A Case Study for Life Cycle Assessment (LCA) as an Energy Decision Making Tool: The Production of Fuel Ethanol from Various Feedstocks 982205

Life Cycle Analysis (LCA) considers the key environmental impacts for the entire life cycle of alternative products or processes in order to select the best alternative. An ideal LCA would be an expensive and time consuming process because any product or process typically involves many interacting systems and a considerable amount of data must be analysed for each system. Practical LCA methods approximate the results of an ideal analysis by setting limited analysis boundaries and by accepting some uncertainty in the data values for the systems considered. However, there is no consensus in the LCA field on the correct method of selecting boundaries or on the treatment of data set uncertainty. This paper demonstrates a new method of selecting system boundaries for LCA studies and presents a brief discussion on applying Monte Carlo Analysis to treat the uncertainty questions in LCA. These techniques are demonstrated using an LCA which compares ethanol fuel produced from three different biological feedstocks. The methodology applied and the results presented by this work will be of primary interest to LCA practitioners, and the ethanol industry.
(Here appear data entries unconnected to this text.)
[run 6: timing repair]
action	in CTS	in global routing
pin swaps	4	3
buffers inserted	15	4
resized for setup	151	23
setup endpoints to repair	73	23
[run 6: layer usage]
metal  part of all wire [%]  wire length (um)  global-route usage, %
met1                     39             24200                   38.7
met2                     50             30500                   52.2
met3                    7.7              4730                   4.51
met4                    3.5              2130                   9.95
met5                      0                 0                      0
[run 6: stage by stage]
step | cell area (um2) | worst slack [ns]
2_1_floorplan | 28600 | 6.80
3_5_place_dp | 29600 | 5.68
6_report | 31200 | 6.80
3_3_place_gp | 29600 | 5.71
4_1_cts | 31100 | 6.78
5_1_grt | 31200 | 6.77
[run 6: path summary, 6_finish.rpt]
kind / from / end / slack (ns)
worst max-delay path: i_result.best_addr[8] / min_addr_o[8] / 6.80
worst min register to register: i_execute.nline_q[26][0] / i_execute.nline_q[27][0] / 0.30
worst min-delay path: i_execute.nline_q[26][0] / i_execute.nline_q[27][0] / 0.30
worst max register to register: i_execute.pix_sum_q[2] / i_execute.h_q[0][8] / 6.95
Context: an optimization exercise on an open-source flow, tuned for a short achievable clock period and few clock cycles. The choices shown serve that exercise and are no tape-out recipe. At most, simulation tests tie the RTL to the original design; equivalence was not proved. Power is estimated from default activity; no workload was simulated.

==> module mem_bus_guard, before the edit <==
module mem_bus_guard #(
	parameter bit FETCH_FIRST = 1'b1
) (
	input logic clk,
	input logic rst_n,
	input logic fetch_ok,
	input logic fetch_pref,
	input logic [31:0] fetch_addr,
	output logic fetch_start,
	input logic data_ok,
	input logic data_write,
	input logic [31:0] data_addr,
	input logic [31:0] data_wdata,
	input logic [7:1] data_rd,
	output logic data_start,
	input logic [7:1] kill,
	output logic rq_valid,
	output logic rq_fetch,
	output logic rq_dead,
	output logic [7:1] rq_rd,
	output logic [31:0] rq_data,
	output logic bus_free,
	output logic psel,
	output logic penable,
	output logic pwrite,
	output logic [31:0] paddr,
	output logic [31:0] pwdata,
	input logic [31:0] prdata,
	input logic pready
);
	logic done;
	logic free;
	logic start;
	logic pick_data;
	logic halt_in;
	logic fetch_go;
	logic cur_fetch;
	logic cur_dead;
	logic [7:1] cur_rd;
	assign done = penable && pready;
	assign free = !psel || done;
	assign halt_in = done && cur_fetch && (prdata[31:28] == 4'hf);
	assign fetch_go = fetch_ok && !halt_in;
	assign pick_data = FETCH_FIRST ? (data_ok && !(fetch_go && fetch_pref)) : data_ok;
	assign start = free && (data_ok || fetch_go);
	assign data_start = free && pick_data;
	assign fetch_start = free && !pick_data && fetch_go;
	assign bus_free = free;
	always_ff @(posedge clk) begin
		if (!rst_n) begin
			psel <= 1'b0;
			penable <= 1'b0;
		end else if (start) begin
			psel <= 1'b1;
			penable <= 1'b0;
		end else if (done) begin
			psel <= 1'b0;
			penable <= 1'b0;
		end else if (psel) begin
			penable <= 1'b1;
		end
	end
	logic hold_write;
	logic [31:0] hold_addr;
	logic [31:0] hold_wdata;
	logic [31:0] next_addr;
	logic next_write;
	assign next_addr = pick_data ? data_addr : fetch_addr;
	assign next_write = pick_data && data_write;
	always_ff @(posedge clk) begin
		if (start || !psel) begin
			hold_write <= next_write;
			hold_addr <= next_addr;
			hold_wdata <= data_wdata;
		end
		pwrite <= start ? next_write : hold_write;
		paddr <= start ? next_addr : hold_addr;
		pwdata <= start ? data_wdata : hold_wdata;
	end
	always_ff @(posedge clk) begin
		if (start) begin
			cur_fetch <= !pick_data;
			cur_rd <= data_rd;
		end
	end
	always_ff @(posedge clk) begin
		if (start)
			cur_dead <= pick_data && |(kill & data_rd);
		else if (|(kill & cur_rd))
			cur_dead <= 1'b1;
	end
	always_ff @(posedge clk) begin
		if (!rst_n)
			rq_valid <= 1'b0;
		else
			rq_valid <= done && !pwrite;
		rq_fetch <= cur_fetch;
		rq_dead <= cur_dead || |(kill & cur_rd);
		rq_rd <= cur_rd;
		rq_data <= prdata;
	end
endmodule
clock: 7.0 ns
lec_check: 0
abc_clock_period_in_ps: 1500
cap_margin: 20
core_margin: 2
core_utilization: 40
setup_slack_margin: 4.6
slew_margin: 20
run.sh (not shown) runs the stock make flow with config.mk's settings and CLKGATE_MAP_FILE= SYNTH_SCRIPT=/design/flow/synth_recipe.tcl, a recipe that flattens the netlist after the stock synthesis.
Testbench counts at the start, summed over its fixed seeds: cycles 128,479.
Then changed:
--- a/flow/design.v
+++ b/flow/design.v
@@ -429,25 +429,21 @@
 	input logic pready
 );
 	logic done;
 	logic free;
 	logic start;
 	logic pick_data;
-	logic halt_in;
-	logic fetch_go;
 	logic cur_fetch;
 	logic cur_dead;
 	logic [7:1] cur_rd;
 	assign done = penable && pready;
 	assign free = !psel || done;
-	assign halt_in = done && cur_fetch && (prdata[31:28] == 4'hf);
-	assign fetch_go = fetch_ok && !halt_in;
-	assign pick_data = FETCH_FIRST ? (data_ok && !(fetch_go && fetch_pref)) : data_ok;
-	assign start = free && (data_ok || fetch_go);
+	assign pick_data = FETCH_FIRST ? (data_ok && !(fetch_ok && fetch_pref)) : data_ok;
+	assign start = free && (data_ok || fetch_ok);
 	assign data_start = free && pick_data;
-	assign fetch_start = free && !pick_data && fetch_go;
+	assign fetch_start = free && !pick_data && fetch_ok;
 	assign bus_free = free;
 	always_ff @(posedge clk) begin
 		if (!rst_n) begin
 			psel <= 1'b0;
 			penable <= 1'b0;
 		end else if (start) begin
Effect:
- hold slack gains 0.022 ns
- setup slack gains 0.042 ns
- clock skew is higher by 0.010 ns
- combinational power is higher by 5.0%
- final cell count is lower by about 0.8%
- total power is higher by about 0.4%
Testbench counts after the change, summed over its fixed seeds: cycles 128,659.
Alternative automotive fuels are of significant interest to industries and governments worldwide as concern over the emissions of greenhouse gases rises. Combustion of transportation fuels is the single largest source of greenhouse gas emissions in Canada. Additional concerns of fuel production and use include emissions of ground level ozone precursors and acid forming emissions. Ethanol, used as a fuel additive or as neat fuel, is an alternative to conventional gasoline. However, as this work shows, the numerous feedstocks used in producing ethanol differ greatly with respect to their life cycle environmental performance. The paper compares the environmental effects of producing ethanol in Canada using three potential feedstocks: corn, wheat, and poplar trees. The results show corn ethanol to produce 700 kg CO₂ Equivalents per 1000 liters of ethanol produced, wheat ethanol to result in 760 kg of CO₂ Equiv., and ethanol from poplar trees through a strong acid process to emit 860 kg of CO₂. The relative importance of production, transportation, processing and combustion is compared for each ethanol feedstock.